■ **Task description**: For the word "bitwise", state how many lines of the data include it. Respond with the number only.
────
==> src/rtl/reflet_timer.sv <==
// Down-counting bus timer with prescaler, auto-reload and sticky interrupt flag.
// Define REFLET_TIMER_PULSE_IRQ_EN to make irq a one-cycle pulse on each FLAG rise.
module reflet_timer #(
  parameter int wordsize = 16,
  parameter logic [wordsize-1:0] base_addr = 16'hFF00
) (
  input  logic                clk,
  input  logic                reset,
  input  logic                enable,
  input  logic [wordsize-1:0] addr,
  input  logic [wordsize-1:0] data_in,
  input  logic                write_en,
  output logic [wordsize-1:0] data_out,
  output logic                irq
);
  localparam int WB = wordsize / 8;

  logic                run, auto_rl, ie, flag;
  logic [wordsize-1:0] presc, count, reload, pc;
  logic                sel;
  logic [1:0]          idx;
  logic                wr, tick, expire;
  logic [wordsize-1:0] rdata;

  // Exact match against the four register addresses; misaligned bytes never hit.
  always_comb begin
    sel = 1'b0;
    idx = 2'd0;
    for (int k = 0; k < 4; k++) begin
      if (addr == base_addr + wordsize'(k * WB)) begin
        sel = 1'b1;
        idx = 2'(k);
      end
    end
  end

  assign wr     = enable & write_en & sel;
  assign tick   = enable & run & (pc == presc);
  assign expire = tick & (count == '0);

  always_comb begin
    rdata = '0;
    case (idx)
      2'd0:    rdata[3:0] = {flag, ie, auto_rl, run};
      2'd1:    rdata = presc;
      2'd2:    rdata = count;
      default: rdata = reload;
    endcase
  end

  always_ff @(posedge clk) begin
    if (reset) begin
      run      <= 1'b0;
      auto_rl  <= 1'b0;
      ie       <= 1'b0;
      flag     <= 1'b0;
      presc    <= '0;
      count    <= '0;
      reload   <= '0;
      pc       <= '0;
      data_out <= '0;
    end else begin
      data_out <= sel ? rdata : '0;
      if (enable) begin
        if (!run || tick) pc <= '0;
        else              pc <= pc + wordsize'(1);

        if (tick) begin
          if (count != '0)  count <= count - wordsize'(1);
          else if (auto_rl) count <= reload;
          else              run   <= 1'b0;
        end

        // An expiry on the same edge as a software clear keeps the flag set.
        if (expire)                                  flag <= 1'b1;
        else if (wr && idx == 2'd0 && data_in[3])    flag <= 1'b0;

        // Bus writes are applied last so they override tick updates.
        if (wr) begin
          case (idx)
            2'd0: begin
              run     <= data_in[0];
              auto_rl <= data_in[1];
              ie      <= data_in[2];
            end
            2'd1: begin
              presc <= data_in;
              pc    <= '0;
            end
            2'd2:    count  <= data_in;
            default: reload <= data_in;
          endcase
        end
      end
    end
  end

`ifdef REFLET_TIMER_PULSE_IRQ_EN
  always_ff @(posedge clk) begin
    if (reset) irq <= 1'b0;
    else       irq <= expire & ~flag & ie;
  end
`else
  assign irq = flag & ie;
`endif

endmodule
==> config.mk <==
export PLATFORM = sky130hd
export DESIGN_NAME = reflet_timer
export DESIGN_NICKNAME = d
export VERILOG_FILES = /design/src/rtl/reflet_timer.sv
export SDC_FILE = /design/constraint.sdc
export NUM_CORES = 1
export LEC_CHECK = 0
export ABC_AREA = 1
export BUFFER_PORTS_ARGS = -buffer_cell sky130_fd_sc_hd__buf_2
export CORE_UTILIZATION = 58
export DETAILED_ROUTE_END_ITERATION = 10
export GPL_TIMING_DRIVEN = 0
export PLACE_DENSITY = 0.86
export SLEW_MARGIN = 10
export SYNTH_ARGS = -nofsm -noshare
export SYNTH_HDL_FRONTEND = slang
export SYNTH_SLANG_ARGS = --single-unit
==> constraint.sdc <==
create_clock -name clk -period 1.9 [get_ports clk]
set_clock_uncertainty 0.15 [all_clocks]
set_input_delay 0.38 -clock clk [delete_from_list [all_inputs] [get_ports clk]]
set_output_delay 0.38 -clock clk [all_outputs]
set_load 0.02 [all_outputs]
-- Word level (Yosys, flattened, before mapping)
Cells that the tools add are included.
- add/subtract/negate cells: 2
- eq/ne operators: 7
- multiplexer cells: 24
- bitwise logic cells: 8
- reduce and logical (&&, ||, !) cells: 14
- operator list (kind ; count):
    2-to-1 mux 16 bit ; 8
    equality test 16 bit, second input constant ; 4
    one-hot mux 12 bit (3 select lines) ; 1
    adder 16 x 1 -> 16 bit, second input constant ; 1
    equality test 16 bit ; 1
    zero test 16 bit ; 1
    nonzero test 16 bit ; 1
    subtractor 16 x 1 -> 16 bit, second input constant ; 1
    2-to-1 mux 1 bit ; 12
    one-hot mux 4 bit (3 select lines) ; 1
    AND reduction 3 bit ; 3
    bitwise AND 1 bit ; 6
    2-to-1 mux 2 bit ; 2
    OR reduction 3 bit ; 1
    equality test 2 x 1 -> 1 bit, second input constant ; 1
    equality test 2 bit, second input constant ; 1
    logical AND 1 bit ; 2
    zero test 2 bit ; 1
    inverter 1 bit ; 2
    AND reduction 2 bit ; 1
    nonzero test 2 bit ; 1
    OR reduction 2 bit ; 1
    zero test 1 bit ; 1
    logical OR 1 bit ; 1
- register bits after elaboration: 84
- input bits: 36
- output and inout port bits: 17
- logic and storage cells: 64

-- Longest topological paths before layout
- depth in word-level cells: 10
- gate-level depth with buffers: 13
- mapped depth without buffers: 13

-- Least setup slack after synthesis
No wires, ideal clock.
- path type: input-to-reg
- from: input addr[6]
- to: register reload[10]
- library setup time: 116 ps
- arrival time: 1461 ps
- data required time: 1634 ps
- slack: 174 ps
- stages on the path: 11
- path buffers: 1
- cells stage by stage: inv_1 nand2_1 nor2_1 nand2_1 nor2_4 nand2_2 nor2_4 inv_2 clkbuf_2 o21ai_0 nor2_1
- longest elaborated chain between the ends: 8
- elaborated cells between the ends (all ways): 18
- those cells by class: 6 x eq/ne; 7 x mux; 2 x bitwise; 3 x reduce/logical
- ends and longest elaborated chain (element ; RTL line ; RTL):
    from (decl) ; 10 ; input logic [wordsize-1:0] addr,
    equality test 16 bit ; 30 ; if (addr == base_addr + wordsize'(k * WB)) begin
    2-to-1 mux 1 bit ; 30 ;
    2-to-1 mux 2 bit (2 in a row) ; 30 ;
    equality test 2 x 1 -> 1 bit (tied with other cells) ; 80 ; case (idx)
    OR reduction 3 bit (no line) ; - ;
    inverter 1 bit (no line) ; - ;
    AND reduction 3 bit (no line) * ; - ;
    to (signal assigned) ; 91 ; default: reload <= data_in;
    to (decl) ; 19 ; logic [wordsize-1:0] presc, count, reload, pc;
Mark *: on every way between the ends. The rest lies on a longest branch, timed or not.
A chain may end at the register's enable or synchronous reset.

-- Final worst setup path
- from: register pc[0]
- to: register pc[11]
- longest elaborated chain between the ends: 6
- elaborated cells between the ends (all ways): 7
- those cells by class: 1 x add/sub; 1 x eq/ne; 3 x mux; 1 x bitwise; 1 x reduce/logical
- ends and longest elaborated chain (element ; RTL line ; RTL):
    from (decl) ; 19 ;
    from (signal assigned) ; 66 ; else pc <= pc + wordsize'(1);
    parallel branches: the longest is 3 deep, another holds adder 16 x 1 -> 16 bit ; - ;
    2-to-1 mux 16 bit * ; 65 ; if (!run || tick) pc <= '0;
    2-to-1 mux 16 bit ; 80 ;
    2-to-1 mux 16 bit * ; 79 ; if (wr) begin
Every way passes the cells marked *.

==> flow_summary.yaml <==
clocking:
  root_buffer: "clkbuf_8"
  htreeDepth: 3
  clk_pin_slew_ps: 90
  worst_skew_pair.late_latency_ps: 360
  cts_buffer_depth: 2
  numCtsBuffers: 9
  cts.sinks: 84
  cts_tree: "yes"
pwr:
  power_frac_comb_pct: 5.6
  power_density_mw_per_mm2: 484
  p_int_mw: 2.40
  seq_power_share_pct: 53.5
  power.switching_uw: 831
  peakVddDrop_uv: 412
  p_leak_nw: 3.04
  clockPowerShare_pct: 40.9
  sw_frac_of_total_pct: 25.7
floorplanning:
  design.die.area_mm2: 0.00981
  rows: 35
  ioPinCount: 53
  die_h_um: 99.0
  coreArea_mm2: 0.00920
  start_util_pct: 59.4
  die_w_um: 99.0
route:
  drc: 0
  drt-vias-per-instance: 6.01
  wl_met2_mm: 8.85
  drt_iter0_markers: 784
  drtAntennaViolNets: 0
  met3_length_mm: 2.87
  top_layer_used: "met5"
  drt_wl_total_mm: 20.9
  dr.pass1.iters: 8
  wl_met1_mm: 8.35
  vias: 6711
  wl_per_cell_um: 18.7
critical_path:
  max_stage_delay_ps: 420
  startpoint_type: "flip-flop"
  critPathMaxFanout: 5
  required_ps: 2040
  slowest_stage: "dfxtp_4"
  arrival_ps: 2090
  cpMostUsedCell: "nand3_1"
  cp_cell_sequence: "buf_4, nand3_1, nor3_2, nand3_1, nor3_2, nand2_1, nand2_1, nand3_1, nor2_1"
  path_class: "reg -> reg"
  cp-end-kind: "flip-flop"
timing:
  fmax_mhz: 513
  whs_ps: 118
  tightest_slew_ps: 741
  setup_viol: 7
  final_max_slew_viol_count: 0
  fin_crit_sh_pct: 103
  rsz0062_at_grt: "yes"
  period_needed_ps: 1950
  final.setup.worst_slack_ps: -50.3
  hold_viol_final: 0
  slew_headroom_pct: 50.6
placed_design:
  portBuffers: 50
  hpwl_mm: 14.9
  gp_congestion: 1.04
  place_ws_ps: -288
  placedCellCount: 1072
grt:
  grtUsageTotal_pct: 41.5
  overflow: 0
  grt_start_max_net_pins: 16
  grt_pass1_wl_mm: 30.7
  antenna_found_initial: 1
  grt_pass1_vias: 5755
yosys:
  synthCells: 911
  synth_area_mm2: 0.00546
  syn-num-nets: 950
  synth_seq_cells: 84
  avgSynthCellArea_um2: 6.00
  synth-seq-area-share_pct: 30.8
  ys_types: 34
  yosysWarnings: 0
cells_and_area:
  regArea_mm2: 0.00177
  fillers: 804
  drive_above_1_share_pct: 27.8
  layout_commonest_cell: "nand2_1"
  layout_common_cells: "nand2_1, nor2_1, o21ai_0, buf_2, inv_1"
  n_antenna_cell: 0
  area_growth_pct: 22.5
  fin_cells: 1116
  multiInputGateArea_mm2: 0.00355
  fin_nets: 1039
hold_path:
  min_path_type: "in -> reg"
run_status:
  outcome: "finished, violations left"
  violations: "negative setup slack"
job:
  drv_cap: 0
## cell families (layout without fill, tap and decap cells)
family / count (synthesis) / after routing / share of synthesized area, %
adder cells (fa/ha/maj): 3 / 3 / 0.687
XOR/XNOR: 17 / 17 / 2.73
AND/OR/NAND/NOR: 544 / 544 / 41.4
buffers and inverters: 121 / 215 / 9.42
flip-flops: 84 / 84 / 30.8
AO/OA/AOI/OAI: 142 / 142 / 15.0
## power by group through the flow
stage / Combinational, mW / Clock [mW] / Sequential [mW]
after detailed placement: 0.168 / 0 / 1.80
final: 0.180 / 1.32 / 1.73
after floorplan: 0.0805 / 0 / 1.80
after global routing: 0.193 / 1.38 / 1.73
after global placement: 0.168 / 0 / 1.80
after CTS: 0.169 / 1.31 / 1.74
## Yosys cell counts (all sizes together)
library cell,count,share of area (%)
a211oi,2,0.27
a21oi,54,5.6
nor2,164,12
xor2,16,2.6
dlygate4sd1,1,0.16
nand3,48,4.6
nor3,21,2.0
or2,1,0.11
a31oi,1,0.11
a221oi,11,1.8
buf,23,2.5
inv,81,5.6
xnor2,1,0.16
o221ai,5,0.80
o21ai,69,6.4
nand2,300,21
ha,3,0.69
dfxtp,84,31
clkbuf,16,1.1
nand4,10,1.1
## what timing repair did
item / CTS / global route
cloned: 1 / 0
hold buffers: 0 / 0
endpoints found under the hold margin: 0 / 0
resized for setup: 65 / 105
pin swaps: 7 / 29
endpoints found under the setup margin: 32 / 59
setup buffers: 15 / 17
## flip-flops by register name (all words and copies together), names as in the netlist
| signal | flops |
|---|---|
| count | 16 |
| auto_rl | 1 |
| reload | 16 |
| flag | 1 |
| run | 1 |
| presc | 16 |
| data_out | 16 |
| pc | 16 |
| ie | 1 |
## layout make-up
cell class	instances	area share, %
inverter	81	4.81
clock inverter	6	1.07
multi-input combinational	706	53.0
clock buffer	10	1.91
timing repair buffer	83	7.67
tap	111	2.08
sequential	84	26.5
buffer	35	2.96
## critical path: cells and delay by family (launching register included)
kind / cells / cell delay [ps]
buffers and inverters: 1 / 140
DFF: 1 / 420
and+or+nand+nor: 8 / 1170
────
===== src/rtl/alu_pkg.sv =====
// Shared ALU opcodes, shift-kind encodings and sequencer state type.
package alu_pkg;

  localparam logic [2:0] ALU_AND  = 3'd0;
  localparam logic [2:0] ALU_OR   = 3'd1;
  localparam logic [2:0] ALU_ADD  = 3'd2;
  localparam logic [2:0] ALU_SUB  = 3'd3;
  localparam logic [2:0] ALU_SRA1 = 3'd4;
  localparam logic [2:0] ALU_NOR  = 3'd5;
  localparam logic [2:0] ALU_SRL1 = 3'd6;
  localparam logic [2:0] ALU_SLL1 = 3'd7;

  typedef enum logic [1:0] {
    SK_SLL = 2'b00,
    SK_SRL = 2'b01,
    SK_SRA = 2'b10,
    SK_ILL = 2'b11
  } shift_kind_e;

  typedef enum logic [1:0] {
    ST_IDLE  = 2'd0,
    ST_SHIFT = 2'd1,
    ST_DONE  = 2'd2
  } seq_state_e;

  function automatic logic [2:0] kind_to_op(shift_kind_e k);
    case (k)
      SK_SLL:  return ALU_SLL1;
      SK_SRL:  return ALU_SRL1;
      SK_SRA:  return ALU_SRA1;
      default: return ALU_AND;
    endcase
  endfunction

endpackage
────
■ **Result of the task**: 4